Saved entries

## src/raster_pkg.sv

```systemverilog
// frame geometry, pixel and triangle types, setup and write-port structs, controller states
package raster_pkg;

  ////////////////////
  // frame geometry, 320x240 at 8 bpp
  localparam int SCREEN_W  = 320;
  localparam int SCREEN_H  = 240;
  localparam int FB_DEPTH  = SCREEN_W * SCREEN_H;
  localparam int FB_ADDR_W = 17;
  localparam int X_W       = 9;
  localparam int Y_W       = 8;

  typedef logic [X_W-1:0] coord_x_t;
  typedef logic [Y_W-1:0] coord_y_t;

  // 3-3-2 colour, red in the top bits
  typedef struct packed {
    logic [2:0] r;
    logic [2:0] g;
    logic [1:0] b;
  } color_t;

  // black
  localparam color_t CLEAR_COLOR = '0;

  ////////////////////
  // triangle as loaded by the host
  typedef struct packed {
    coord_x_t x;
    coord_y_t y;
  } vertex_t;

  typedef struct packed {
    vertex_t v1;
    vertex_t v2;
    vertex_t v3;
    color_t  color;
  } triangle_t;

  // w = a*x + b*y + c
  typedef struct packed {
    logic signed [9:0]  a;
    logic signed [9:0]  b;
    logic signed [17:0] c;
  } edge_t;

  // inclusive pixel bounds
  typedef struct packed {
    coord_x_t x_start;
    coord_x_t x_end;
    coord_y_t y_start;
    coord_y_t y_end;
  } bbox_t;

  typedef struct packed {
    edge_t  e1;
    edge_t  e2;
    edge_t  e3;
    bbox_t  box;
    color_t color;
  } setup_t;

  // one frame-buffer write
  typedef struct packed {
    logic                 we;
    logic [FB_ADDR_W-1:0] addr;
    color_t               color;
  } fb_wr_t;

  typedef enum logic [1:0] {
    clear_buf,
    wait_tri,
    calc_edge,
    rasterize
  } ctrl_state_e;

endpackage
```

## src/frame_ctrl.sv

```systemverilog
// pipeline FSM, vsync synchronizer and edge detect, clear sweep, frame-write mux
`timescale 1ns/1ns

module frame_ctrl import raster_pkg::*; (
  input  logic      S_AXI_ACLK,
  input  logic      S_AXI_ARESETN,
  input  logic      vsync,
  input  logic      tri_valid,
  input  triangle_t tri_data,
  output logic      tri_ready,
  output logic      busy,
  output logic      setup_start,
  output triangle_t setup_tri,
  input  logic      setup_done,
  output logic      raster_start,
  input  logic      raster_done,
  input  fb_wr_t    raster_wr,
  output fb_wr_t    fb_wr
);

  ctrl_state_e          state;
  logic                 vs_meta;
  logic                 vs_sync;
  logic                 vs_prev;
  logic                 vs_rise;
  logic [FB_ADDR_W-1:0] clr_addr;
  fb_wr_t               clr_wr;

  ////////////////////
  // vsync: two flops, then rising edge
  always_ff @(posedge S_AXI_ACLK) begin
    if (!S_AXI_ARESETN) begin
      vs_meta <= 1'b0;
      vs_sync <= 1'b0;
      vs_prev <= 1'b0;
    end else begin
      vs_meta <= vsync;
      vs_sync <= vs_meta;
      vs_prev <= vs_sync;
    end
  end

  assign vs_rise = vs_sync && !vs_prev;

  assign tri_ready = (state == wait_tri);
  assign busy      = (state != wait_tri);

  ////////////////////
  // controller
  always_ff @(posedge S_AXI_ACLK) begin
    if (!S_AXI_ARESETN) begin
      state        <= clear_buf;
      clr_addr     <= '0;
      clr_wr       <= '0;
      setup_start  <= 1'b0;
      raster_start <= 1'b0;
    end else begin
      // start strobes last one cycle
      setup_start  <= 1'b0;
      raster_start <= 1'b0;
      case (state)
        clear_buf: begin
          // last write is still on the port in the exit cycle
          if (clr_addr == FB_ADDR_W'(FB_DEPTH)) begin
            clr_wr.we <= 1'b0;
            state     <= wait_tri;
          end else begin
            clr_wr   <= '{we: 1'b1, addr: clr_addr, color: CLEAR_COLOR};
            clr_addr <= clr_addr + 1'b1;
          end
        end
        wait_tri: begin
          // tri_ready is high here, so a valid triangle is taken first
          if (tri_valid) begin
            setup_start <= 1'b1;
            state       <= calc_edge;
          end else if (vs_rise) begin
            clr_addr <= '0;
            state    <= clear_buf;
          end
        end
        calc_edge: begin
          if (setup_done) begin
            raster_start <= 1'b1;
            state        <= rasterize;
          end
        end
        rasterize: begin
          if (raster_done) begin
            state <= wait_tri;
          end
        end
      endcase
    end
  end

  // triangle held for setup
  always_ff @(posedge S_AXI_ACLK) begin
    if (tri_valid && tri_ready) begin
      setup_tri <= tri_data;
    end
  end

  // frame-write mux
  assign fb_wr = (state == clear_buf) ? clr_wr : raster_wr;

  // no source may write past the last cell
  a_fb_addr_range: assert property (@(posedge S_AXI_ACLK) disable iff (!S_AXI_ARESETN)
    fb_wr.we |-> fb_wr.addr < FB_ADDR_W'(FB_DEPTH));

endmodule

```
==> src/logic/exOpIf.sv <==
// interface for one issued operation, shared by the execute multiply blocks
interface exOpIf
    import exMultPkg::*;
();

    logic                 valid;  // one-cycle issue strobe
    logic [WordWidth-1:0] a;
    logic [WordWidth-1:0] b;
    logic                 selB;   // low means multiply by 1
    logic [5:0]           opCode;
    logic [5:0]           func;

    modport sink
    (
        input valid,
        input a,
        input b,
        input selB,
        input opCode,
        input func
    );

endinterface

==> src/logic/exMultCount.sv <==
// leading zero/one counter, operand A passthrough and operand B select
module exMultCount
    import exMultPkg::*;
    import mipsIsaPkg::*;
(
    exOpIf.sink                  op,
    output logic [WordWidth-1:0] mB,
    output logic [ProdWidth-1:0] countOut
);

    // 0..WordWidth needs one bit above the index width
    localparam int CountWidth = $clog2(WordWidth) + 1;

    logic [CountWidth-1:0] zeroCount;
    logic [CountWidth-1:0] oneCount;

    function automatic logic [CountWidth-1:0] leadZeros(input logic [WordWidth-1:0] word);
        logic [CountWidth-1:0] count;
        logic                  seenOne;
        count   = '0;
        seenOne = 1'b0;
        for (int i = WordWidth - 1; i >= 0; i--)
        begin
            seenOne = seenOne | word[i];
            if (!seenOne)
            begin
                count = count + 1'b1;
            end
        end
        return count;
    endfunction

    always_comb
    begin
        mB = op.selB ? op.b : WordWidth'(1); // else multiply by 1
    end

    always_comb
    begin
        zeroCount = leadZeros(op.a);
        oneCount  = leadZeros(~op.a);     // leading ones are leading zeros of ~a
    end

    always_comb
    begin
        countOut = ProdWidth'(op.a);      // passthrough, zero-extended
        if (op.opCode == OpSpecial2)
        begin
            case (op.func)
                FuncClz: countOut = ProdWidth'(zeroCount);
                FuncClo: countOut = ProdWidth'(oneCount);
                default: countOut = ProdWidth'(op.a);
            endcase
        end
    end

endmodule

Task statement: Exactly as they stand, write out all of the entries.

Expected answer:
## src/raster_pkg.sv

```systemverilog
// frame geometry, pixel and triangle types, setup and write-port structs, controller states
package raster_pkg;

  ////////////////////
  // frame geometry, 320x240 at 8 bpp
  localparam int SCREEN_W  = 320;
  localparam int SCREEN_H  = 240;
  localparam int FB_DEPTH  = SCREEN_W * SCREEN_H;
  localparam int FB_ADDR_W = 17;
  localparam int X_W       = 9;
  localparam int Y_W       = 8;

  typedef logic [X_W-1:0] coord_x_t;
  typedef logic [Y_W-1:0] coord_y_t;

  // 3-3-2 colour, red in the top bits
  typedef struct packed {
    logic [2:0] r;
    logic [2:0] g;
    logic [1:0] b;
  } color_t;

  // black
  localparam color_t CLEAR_COLOR = '0;

  ////////////////////
  // triangle as loaded by the host
  typedef struct packed {
    coord_x_t x;
    coord_y_t y;
  } vertex_t;

  typedef struct packed {
    vertex_t v1;
    vertex_t v2;
    vertex_t v3;
    color_t  color;
  } triangle_t;

  // w = a*x + b*y + c
  typedef struct packed {
    logic signed [9:0]  a;
    logic signed [9:0]  b;
    logic signed [17:0] c;
  } edge_t;

  // inclusive pixel bounds
  typedef struct packed {
    coord_x_t x_start;
    coord_x_t x_end;
    coord_y_t y_start;
    coord_y_t y_end;
  } bbox_t;

  typedef struct packed {
    edge_t  e1;
    edge_t  e2;
    edge_t  e3;
    bbox_t  box;
    color_t color;
  } setup_t;

  // one frame-buffer write
  typedef struct packed {
    logic                 we;
    logic [FB_ADDR_W-1:0] addr;
    color_t               color;
  } fb_wr_t;

  typedef enum logic [1:0] {
    clear_buf,
    wait_tri,
    calc_edge,
    rasterize
  } ctrl_state_e;

endpackage
```

## src/frame_ctrl.sv

```systemverilog
// pipeline FSM, vsync synchronizer and edge detect, clear sweep, frame-write mux
`timescale 1ns/1ns

module frame_ctrl import raster_pkg::*; (
  input  logic      S_AXI_ACLK,
  input  logic      S_AXI_ARESETN,
  input  logic      vsync,
  input  logic      tri_valid,
  input  triangle_t tri_data,
  output logic      tri_ready,
  output logic      busy,
  output logic      setup_start,
  output triangle_t setup_tri,
  input  logic      setup_done,
  output logic      raster_start,
  input  logic      raster_done,
  input  fb_wr_t    raster_wr,
  output fb_wr_t    fb_wr
);

  ctrl_state_e          state;
  logic                 vs_meta;
  logic                 vs_sync;
  logic                 vs_prev;
  logic                 vs_rise;
  logic [FB_ADDR_W-1:0] clr_addr;
  fb_wr_t               clr_wr;

  ////////////////////
  // vsync: two flops, then rising edge
  always_ff @(posedge S_AXI_ACLK) begin
    if (!S_AXI_ARESETN) begin
      vs_meta <= 1'b0;
      vs_sync <= 1'b0;
      vs_prev <= 1'b0;
    end else begin
      vs_meta <= vsync;
      vs_sync <= vs_meta;
      vs_prev <= vs_sync;
    end
  end

  assign vs_rise = vs_sync && !vs_prev;

  assign tri_ready = (state == wait_tri);
  assign busy      = (state != wait_tri);

  ////////////////////
  // controller
  always_ff @(posedge S_AXI_ACLK) begin
    if (!S_AXI_ARESETN) begin
      state        <= clear_buf;
      clr_addr     <= '0;
      clr_wr       <= '0;
      setup_start  <= 1'b0;
      raster_start <= 1'b0;
    end else begin
      // start strobes last one cycle
      setup_start  <= 1'b0;
      raster_start <= 1'b0;
      case (state)
        clear_buf: begin
          // last write is still on the port in the exit cycle
          if (clr_addr == FB_ADDR_W'(FB_DEPTH)) begin
            clr_wr.we <= 1'b0;
            state     <= wait_tri;
          end else begin
            clr_wr   <= '{we: 1'b1, addr: clr_addr, color: CLEAR_COLOR};
            clr_addr <= clr_addr + 1'b1;
          end
        end
        wait_tri: begin
          // tri_ready is high here, so a valid triangle is taken first
          if (tri_valid) begin
            setup_start <= 1'b1;
            state       <= calc_edge;
          end else if (vs_rise) begin
            clr_addr <= '0;
            state    <= clear_buf;
          end
        end
        calc_edge: begin
          if (setup_done) begin
            raster_start <= 1'b1;
            state        <= rasterize;
          end
        end
        rasterize: begin
          if (raster_done) begin
            state <= wait_tri;
          end
        end
      endcase
    end
  end

  // triangle held for setup
  always_ff @(posedge S_AXI_ACLK) begin
    if (tri_valid && tri_ready) begin
      setup_tri <= tri_data;
    end
  end

  // frame-write mux
  assign fb_wr = (state == clear_buf) ? clr_wr : raster_wr;

  // no source may write past the last cell
  a_fb_addr_range: assert property (@(posedge S_AXI_ACLK) disable iff (!S_AXI_ARESETN)
    fb_wr.we |-> fb_wr.addr < FB_ADDR_W'(FB_DEPTH));

endmodule

```
==> src/logic/exOpIf.sv <==
// interface for one issued operation, shared by the execute multiply blocks
interface exOpIf
    import exMultPkg::*;
();

    logic                 valid;  // one-cycle issue strobe
    logic [WordWidth-1:0] a;
    logic [WordWidth-1:0] b;
    logic                 selB;   // low means multiply by 1
    logic [5:0]           opCode;
    logic [5:0]           func;

    modport sink
    (
        input valid,
        input a,
        input b,
        input selB,
        input opCode,
        input func
    );

endinterface

==> src/logic/exMultCount.sv <==
// leading zero/one counter, operand A passthrough and operand B select
module exMultCount
    import exMultPkg::*;
    import mipsIsaPkg::*;
(
    exOpIf.sink                  op,
    output logic [WordWidth-1:0] mB,
    output logic [ProdWidth-1:0] countOut
);

    // 0..WordWidth needs one bit above the index width
    localparam int CountWidth = $clog2(WordWidth) + 1;

    logic [CountWidth-1:0] zeroCount;
    logic [CountWidth-1:0] oneCount;

    function automatic logic [CountWidth-1:0] leadZeros(input logic [WordWidth-1:0] word);
        logic [CountWidth-1:0] count;
        logic                  seenOne;
        count   = '0;
        seenOne = 1'b0;
        for (int i = WordWidth - 1; i >= 0; i--)
        begin
            seenOne = seenOne | word[i];
            if (!seenOne)
            begin
                count = count + 1'b1;
            end
        end
        return count;
    endfunction

    always_comb
    begin
        mB = op.selB ? op.b : WordWidth'(1); // else multiply by 1
    end

    always_comb
    begin
        zeroCount = leadZeros(op.a);
        oneCount  = leadZeros(~op.a);     // leading ones are leading zeros of ~a
    end

    always_comb
    begin
        countOut = ProdWidth'(op.a);      // passthrough, zero-extended
        if (op.opCode == OpSpecial2)
        begin
            case (op.func)
                FuncClz: countOut = ProdWidth'(zeroCount);
                FuncClo: countOut = ProdWidth'(oneCount);
                default: countOut = ProdWidth'(op.a);
            endcase
        end
    end

endmodule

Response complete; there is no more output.